• **Task**
Take the entries below and reproduce them word for word.

• **Source information**

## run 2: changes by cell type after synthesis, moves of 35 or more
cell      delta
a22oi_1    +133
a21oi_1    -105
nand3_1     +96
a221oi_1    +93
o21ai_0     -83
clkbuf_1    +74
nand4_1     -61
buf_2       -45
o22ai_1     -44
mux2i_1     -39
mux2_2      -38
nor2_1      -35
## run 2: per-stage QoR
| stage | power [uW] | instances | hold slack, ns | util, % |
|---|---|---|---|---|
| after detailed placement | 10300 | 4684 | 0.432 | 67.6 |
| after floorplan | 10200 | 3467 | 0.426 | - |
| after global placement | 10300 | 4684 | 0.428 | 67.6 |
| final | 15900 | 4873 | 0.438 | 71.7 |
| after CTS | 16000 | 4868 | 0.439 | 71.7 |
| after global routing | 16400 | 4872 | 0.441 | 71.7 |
Context: an optimization exercise on an open-source flow, tuned for small area, a short achievable clock period and few clock cycles. The choices shown serve that exercise and are no tape-out recipe.
The RTL was checked by simulation tests, not by an equivalence proof against the original design.

### flow/config.mk
export PLATFORM = sky130hd
export DESIGN_NAME = exec_stage_md
export DESIGN_NICKNAME = exec_stage_md
export VERILOG_FILES = /design/flow/design.v
export SDC_FILE = /design/flow/constraint.sdc
export NUM_CORES = 4
export LEC_CHECK = 0
export CAP_MARGIN = 20
export CORE_MARGIN = 2
export CORE_UTILIZATION = 50
export SETUP_SLACK_MARGIN = 1.5
export SLEW_MARGIN = 20
### flow/constraint.sdc
create_clock -name core_clock -period 11.5 [get_ports {clk}]
set_input_delay 2.3000 -clock core_clock [delete_from_list [all_inputs] [get_ports {clk}]]
set_output_delay 2.3000 -clock core_clock [all_outputs]
set_load 0.01 [all_outputs]
### flow/design.v
`default_nettype none
module lzc32 (
    input  wire logic [31:0] x,
    output      logic [5:0]  z
);
    logic [15:0] v1; logic [15:0]      p1;
    logic [7:0]  v2; logic [7:0][1:0]  p2;
    logic [3:0]  v3; logic [3:0][2:0]  p3;
    logic [1:0]  v4; logic [1:0][3:0]  p4;
    always_comb begin
        for (int i = 0; i < 16; i++) begin
            v1[i] = x[2*i+1] | x[2*i];
            p1[i] = ~x[2*i+1];
        end
        for (int i = 0; i < 8; i++) begin
            v2[i] = v1[2*i+1] | v1[2*i];
            p2[i] = v1[2*i+1] ? {1'b0, p1[2*i+1]} : {1'b1, p1[2*i]};
        end
        for (int i = 0; i < 4; i++) begin
            v3[i] = v2[2*i+1] | v2[2*i];
            p3[i] = v2[2*i+1] ? {1'b0, p2[2*i+1]} : {1'b1, p2[2*i]};
        end
        for (int i = 0; i < 2; i++) begin
            v4[i] = v3[2*i+1] | v3[2*i];
            p4[i] = v3[2*i+1] ? {1'b0, p3[2*i+1]} : {1'b1, p3[2*i]};
        end
        if (v4[1])      z = {2'b00, p4[1]};
        else if (v4[0]) z = {2'b01, p4[0]};
        else            z = 6'd32;
    end
endmodule
module bk_add #(parameter int W = 33) (
    input  wire logic [W-1:0] a, b,
    input  wire logic         ci,
    output      logic [W-1:0] s,
    output      logic         co
);
    localparam int L = $clog2(W);
    logic [W-1:0] p, G, P;
    always_comb begin
        p = a ^ b;
        G = a & b;
        P = p;
        G[0] = G[0] | (p[0] & ci);
        for (int l = 0; l < L; l++)
            for (int i = (2 << l) - 1; i < W; i += (2 << l)) begin
                G[i] = G[i] | (P[i] & G[i - (1 << l)]);
                P[i] = P[i] & P[i - (1 << l)];
            end
        for (int l = L - 2; l >= 0; l--)
            for (int i = 3 * (1 << l) - 1; i < W; i += (2 << l)) begin
                G[i] = G[i] | (P[i] & G[i - (1 << l)]);
                P[i] = P[i] & P[i - (1 << l)];
            end
        s  = p ^ {G[W-2:0], ci};
        co = G[W-1];
    end
endmodule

• **Exercise answer**
## run 2: changes by cell type after synthesis, moves of 35 or more
cell      delta
a22oi_1    +133
a21oi_1    -105
nand3_1     +96
a221oi_1    +93
o21ai_0     -83
clkbuf_1    +74
nand4_1     -61
buf_2       -45
o22ai_1     -44
mux2i_1     -39
mux2_2      -38
nor2_1      -35
## run 2: per-stage QoR
| stage | power [uW] | instances | hold slack, ns | util, % |
|---|---|---|---|---|
| after detailed placement | 10300 | 4684 | 0.432 | 67.6 |
| after floorplan | 10200 | 3467 | 0.426 | - |
| after global placement | 10300 | 4684 | 0.428 | 67.6 |
| final | 15900 | 4873 | 0.438 | 71.7 |
| after CTS | 16000 | 4868 | 0.439 | 71.7 |
| after global routing | 16400 | 4872 | 0.441 | 71.7 |
Context: an optimization exercise on an open-source flow, tuned for small area, a short achievable clock period and few clock cycles. The choices shown serve that exercise and are no tape-out recipe.
The RTL was checked by simulation tests, not by an equivalence proof against the original design.

### flow/config.mk
export PLATFORM = sky130hd
export DESIGN_NAME = exec_stage_md
export DESIGN_NICKNAME = exec_stage_md
export VERILOG_FILES = /design/flow/design.v
export SDC_FILE = /design/flow/constraint.sdc
export NUM_CORES = 4
export LEC_CHECK = 0
export CAP_MARGIN = 20
export CORE_MARGIN = 2
export CORE_UTILIZATION = 50
export SETUP_SLACK_MARGIN = 1.5
export SLEW_MARGIN = 20
### flow/constraint.sdc
create_clock -name core_clock -period 11.5 [get_ports {clk}]
set_input_delay 2.3000 -clock core_clock [delete_from_list [all_inputs] [get_ports {clk}]]
set_output_delay 2.3000 -clock core_clock [all_outputs]
set_load 0.01 [all_outputs]
### flow/design.v
`default_nettype none
module lzc32 (
    input  wire logic [31:0] x,
    output      logic [5:0]  z
);
    logic [15:0] v1; logic [15:0]      p1;
    logic [7:0]  v2; logic [7:0][1:0]  p2;
    logic [3:0]  v3; logic [3:0][2:0]  p3;
    logic [1:0]  v4; logic [1:0][3:0]  p4;
    always_comb begin
        for (int i = 0; i < 16; i++) begin
            v1[i] = x[2*i+1] | x[2*i];
            p1[i] = ~x[2*i+1];
        end
        for (int i = 0; i < 8; i++) begin
            v2[i] = v1[2*i+1] | v1[2*i];
            p2[i] = v1[2*i+1] ? {1'b0, p1[2*i+1]} : {1'b1, p1[2*i]};
        end
        for (int i = 0; i < 4; i++) begin
            v3[i] = v2[2*i+1] | v2[2*i];
            p3[i] = v2[2*i+1] ? {1'b0, p2[2*i+1]} : {1'b1, p2[2*i]};
        end
        for (int i = 0; i < 2; i++) begin
            v4[i] = v3[2*i+1] | v3[2*i];
            p4[i] = v3[2*i+1] ? {1'b0, p3[2*i+1]} : {1'b1, p3[2*i]};
        end
        if (v4[1])      z = {2'b00, p4[1]};
        else if (v4[0]) z = {2'b01, p4[0]};
        else            z = 6'd32;
    end
endmodule
module bk_add #(parameter int W = 33) (
    input  wire logic [W-1:0] a, b,
    input  wire logic         ci,
    output      logic [W-1:0] s,
    output      logic         co
);
    localparam int L = $clog2(W);
    logic [W-1:0] p, G, P;
    always_comb begin
        p = a ^ b;
        G = a & b;
        P = p;
        G[0] = G[0] | (p[0] & ci);
        for (int l = 0; l < L; l++)
            for (int i = (2 << l) - 1; i < W; i += (2 << l)) begin
                G[i] = G[i] | (P[i] & G[i - (1 << l)]);
                P[i] = P[i] & P[i - (1 << l)];
            end
        for (int l = L - 2; l >= 0; l--)
            for (int i = 3 * (1 << l) - 1; i < W; i += (2 << l)) begin
                G[i] = G[i] | (P[i] & G[i - (1 << l)]);
                P[i] = P[i] & P[i - (1 << l)];
            end
        s  = p ^ {G[W-2:0], ci};
        co = G[W-1];
    end
endmodule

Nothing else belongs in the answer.